But I would think after the big build-up leading to the release of this movie there are many people (both within Disney Animation and without) who would be interested to hear him say at least something about why the "wisdom" he was espousing for the past three years doesn't seem to be playing out the way he clearly expected it to ... that is, about how he contended that audiences didn't abandon hand-drawn animation because there was anything inherently wrong or less compelling about hand-drawn animation compared to cg animation , but rather they were tired of seeing the derivative, not-so-compelling stories and less-than-attractive characters that accompanied quite a few of the 2D movies in the late '90's/early 2000's (i.e. Road to El Dorado, Atlantis, Spirit , Home on the Range, Sinbad, Brother Bear, etc. , not to mention the direct-to-video cheapquels which flooded the market) .
He's been saying: "it's about the story, not the medium. If you make a good film in 2D animation people will embrace it. It's not about whether it's made with traditional or cg."

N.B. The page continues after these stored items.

## src/rtl/vga_pixel_write_arbiter.sv

```systemverilog
// vga_pixel_write_arbiter: round-robin pixel-write arbiter driving one SRAM port with timed OE_N/WE_N.
// Revision: 1.0
`default_nettype none

module vga_pixel_write_arbiter #(
  parameter int N_CH       = 4,
  parameter int ADDR_W     = 20,
  parameter int DATA_W     = 16,
  parameter int WE_CYCLES  = 2,
  parameter int REC_CYCLES = 1
) (
  input  logic                     clk,
  input  logic                     reset,
  input  logic [N_CH-1:0]          draw,
  input  logic [N_CH*ADDR_W-1:0]   addr_in,
  input  logic [N_CH*DATA_W-1:0]   data_in,
  input  logic                     vga_busy,
  output logic [N_CH-1:0]          done_draw,
  output logic                     busy,
  output logic [ADDR_W-1:0]        sram_addr,
  output logic [DATA_W-1:0]        sram_data,
  output logic                     OE_N,
  output logic                     WE_N
);

  localparam int MAX_CYC = (WE_CYCLES > REC_CYCLES) ? WE_CYCLES : REC_CYCLES;
  localparam int CNT_W   = $clog2(MAX_CYC + 1);
  localparam int PTR_W   = (N_CH > 1) ? $clog2(N_CH) : 1;
  localparam logic [PTR_W:0]   N_CH_W  = (PTR_W+1)'(N_CH);
  localparam logic [PTR_W-1:0] LAST_CH = PTR_W'(N_CH - 1);
  localparam logic [CNT_W-1:0] CNT_ONE = CNT_W'(1);

  typedef enum logic [1:0] {IDLE, SETUP, WRITE, RECOVER} state_t;

  state_t            state, state_nxt;
  logic [CNT_W-1:0]  cnt, cnt_nxt;
  logic [PTR_W-1:0]  rr_ptr, rr_ptr_nxt;
  logic [PTR_W-1:0]  cur_ch, cur_ch_nxt;
  logic [PTR_W-1:0]  grant;
  logic              grant_vld;
  logic [PTR_W:0]    scan_idx;
  logic [N_CH-1:0]   cand;
  logic [N_CH-1:0]   done_nxt;
  logic [ADDR_W-1:0] addr_nxt;
  logic [DATA_W-1:0] data_nxt;
  logic [ADDR_W-1:0] addr_arr [N_CH];
  logic [DATA_W-1:0] data_arr [N_CH];

  for (genvar i = 0; i < N_CH; i++) begin : g_unpack
    assign addr_arr[i] = addr_in[i*ADDR_W +: ADDR_W];
    assign data_arr[i] = data_in[i*DATA_W +: DATA_W];
  end

  // The channel finishing this cycle is masked so a late-dropped draw cannot be re-granted.
  always_comb begin
    cand      = draw & ~done_draw;
    grant     = '0;
    grant_vld = 1'b0;
    scan_idx  = '0;
    for (int k = 0; k < N_CH; k++) begin
      scan_idx = {1'b0, rr_ptr} + (PTR_W+1)'(k);
      if (scan_idx >= N_CH_W) scan_idx = scan_idx - N_CH_W;
      if (!grant_vld && cand[scan_idx[PTR_W-1:0]]) begin
        grant_vld = 1'b1;
        grant     = scan_idx[PTR_W-1:0];
      end
    end
  end

  always_comb begin
    state_nxt  = state;
    cnt_nxt    = cnt;
    rr_ptr_nxt = rr_ptr;
    cur_ch_nxt = cur_ch;
    addr_nxt   = sram_addr;
    data_nxt   = sram_data;
    done_nxt   = '0;
    case (state)
      IDLE: begin
        if (grant_vld && !vga_busy) begin
          state_nxt  = SETUP;
          cur_ch_nxt = grant;
          rr_ptr_nxt = (grant == LAST_CH) ? '0 : grant + 1'b1;
          addr_nxt   = addr_arr[grant];
          data_nxt   = data_arr[grant];
        end
      end
      SETUP: begin
        state_nxt = WRITE;
        cnt_nxt   = CNT_W'(WE_CYCLES);
      end
      WRITE: begin
        if (cnt == CNT_ONE) begin
          if (REC_CYCLES > 0) begin
            state_nxt = RECOVER;
            cnt_nxt   = CNT_W'(REC_CYCLES);
          end else begin
            state_nxt        = IDLE;
            done_nxt[cur_ch] = 1'b1;
          end
        end else begin
          cnt_nxt = cnt - 1'b1;
        end
      end
      RECOVER: begin
        if (cnt == CNT_ONE) begin
          state_nxt        = IDLE;
          done_nxt[cur_ch] = 1'b1;
        end else begin
          cnt_nxt = cnt - 1'b1;
        end
      end
      default: state_nxt = IDLE;
    endcase
  end

  // Strobes are registered from the next state so they align exactly with the state they belong to.
  always_ff @(posedge clk or posedge reset) begin
    if (reset) begin
      state     <= IDLE;
      cnt       <= '0;
      rr_ptr    <= '0;
      cur_ch    <= '0;
      done_draw <= '0;
      busy      <= 1'b0;
      sram_addr <= '0;
      sram_data <= '0;
      OE_N      <= 1'b0;
      WE_N      <= 1'b1;
    end else begin
      state     <= state_nxt;
      cnt       <= cnt_nxt;
      rr_ptr    <= rr_ptr_nxt;
      cur_ch    <= cur_ch_nxt;
      done_draw <= done_nxt;
      busy      <= (state_nxt != IDLE);
      sram_addr <= addr_nxt;
      sram_data <= data_nxt;
      OE_N      <= (state_nxt != IDLE);
      WE_N      <= (state_nxt != WRITE);
    end
  end

endmodule

`default_nettype wire

```
--- config.mk ---
export PLATFORM = sky130hd
export DESIGN_NAME = ssd_scan_ctrl
export DESIGN_NICKNAME = d
export VERILOG_FILES = /design/src/rtl/ssd_scan_ctrl.sv
export SDC_FILE = /design/constraint.sdc
export NUM_CORES = 1
export LEC_CHECK = 0
export CAP_MARGIN = 20
export CORE_MARGIN = 2
export CORE_UTILIZATION = 50
export DETAILED_ROUTE_END_ITERATION = 8
export GPL_ROUTABILITY_DRIVEN = 0
export PLACE_DENSITY = 0.75
export RECOVER_POWER = 25
export SKIP_LAST_GASP = 1
export SLEW_MARGIN = 20
export SYNTH_ARGS = -nofsm -noshare
export SYNTH_HDL_FRONTEND = slang
export SYNTH_SLANG_ARGS = --single-unit
--- constraint.sdc ---
create_clock -name i_CLK -period 2.4 [get_ports i_CLK]
set_input_delay 0.48 -clock i_CLK [delete_from_list [all_inputs] [get_ports i_CLK]]
set_output_delay 0.48 -clock i_CLK [all_outputs]
set_load 0.02 [all_outputs]
File: src/flat_wrapper.sv
// flat-port wrapper written by rule: the top's interface ports become plain ports
module jk_cmd_driver_flat 
#(
    parameter int unsigned SETTLE_CYC = 1,
    parameter int unsigned CNT_W      = 8
)
  (clk, rst, j, k, q_in, qbar_in, done, q_sampled, mismatch, op_cnt, err_cnt, cmd_cmd_valid, cmd_cmd_op, cmd_cmd_ready);
  jk_cmd_driver_if cmd_i ();
  input  logic clk;
  input  logic rst;
  output logic j;
  output logic k;
  input  logic q_in;
  input  logic qbar_in;
  output logic done;
  output logic q_sampled;
  output logic mismatch;
  output logic [CNT_W-1:0] op_cnt;
  output logic [CNT_W-1:0] err_cnt;
  input wire logic [$bits(cmd_i.cmd_valid)-1:0] cmd_cmd_valid;
  input wire logic [$bits(cmd_i.cmd_op)-1:0] cmd_cmd_op;
  output wire logic [$bits(cmd_i.cmd_ready)-1:0] cmd_cmd_ready;
  assign cmd_i.cmd_valid = cmd_cmd_valid;
  assign cmd_i.cmd_op = cmd_cmd_op;
  assign cmd_cmd_ready = cmd_i.cmd_ready;
  jk_cmd_driver #(.SETTLE_CYC(SETTLE_CYC), .CNT_W(CNT_W)) u_core (.clk(clk), .rst(rst), .cmd(cmd_i), .j(j), .k(k), .q_in(q_in), .qbar_in(qbar_in), .done(done), .q_sampled(q_sampled), .mismatch(mismatch), .op_cnt(op_cnt), .err_cnt(err_cnt));
endmodule
File: config.mk
export PLATFORM = sky130hd
export DESIGN_NAME = jk_cmd_driver_flat
export DESIGN_NICKNAME = d
export VERILOG_FILES = /design/src/rtl/jk_cmd_driver_if.sv /design/src/rtl/jk_cmd_driver.sv /design/src/flat_wrapper.sv
export SDC_FILE = /design/constraint.sdc
export NUM_CORES = 1
export LEC_CHECK = 0
export CAP_MARGIN = 20
export CORE_UTILIZATION = 49
export DETAILED_ROUTE_END_ITERATION = 6
export GPL_ROUTABILITY_DRIVEN = 0
export MAX_ROUTING_LAYER = met4
export PLACE_DENSITY = 0.84
export SLEW_MARGIN = 20
export SYNTH_ARGS = -nofsm -noshare
export SYNTH_HDL_FRONTEND = slang
export SYNTH_SLANG_ARGS = --single-unit
File: constraint.sdc
create_clock -name clk -period 2.05 [get_ports clk]
set_input_delay 0.41 -clock clk [delete_from_list [all_inputs] [get_ports clk]]
set_output_delay 0.41 -clock clk [all_outputs]
set_load 0.005 [all_outputs]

(and for what it's worth, I still AGREE with that. But I don't think the idea to make a retro 90's-style musical fairy tale princess movie was the way to get the general audience excited about 2D animation again. And following it up with yet another Pooh movie ... oh, my gosh .... WHY?!! )
Maybe Disney's next 2D film should be the Emperor's New Clothes.
Talk is cheap. It was pretty apparent to everyone (even Eisner) that princess movies were played out. AND Ron and John were also played out (or, at the very least, needed JK to guide them).
All these years everyone thought Lasseter was a genius or really lucky. Maybe he's neither and it's just Pixar that is lucky.
"Except for Brave.
Pixar's first "chick flick" in November 2011."
Why do you call it a "chick flick"?
Is it because the lead character's a female or because the director is?
I have to guess the latter as there are loads of films like, say "Rapunzel" that NO one has called that, or suggested is one of those things.
Or maybe it's the combo of the two. I wonder what Brenda would think of that appellation applied to her project?
"Chick Flick" - definitely time to retire that one. I cringe every time I read it or hear it.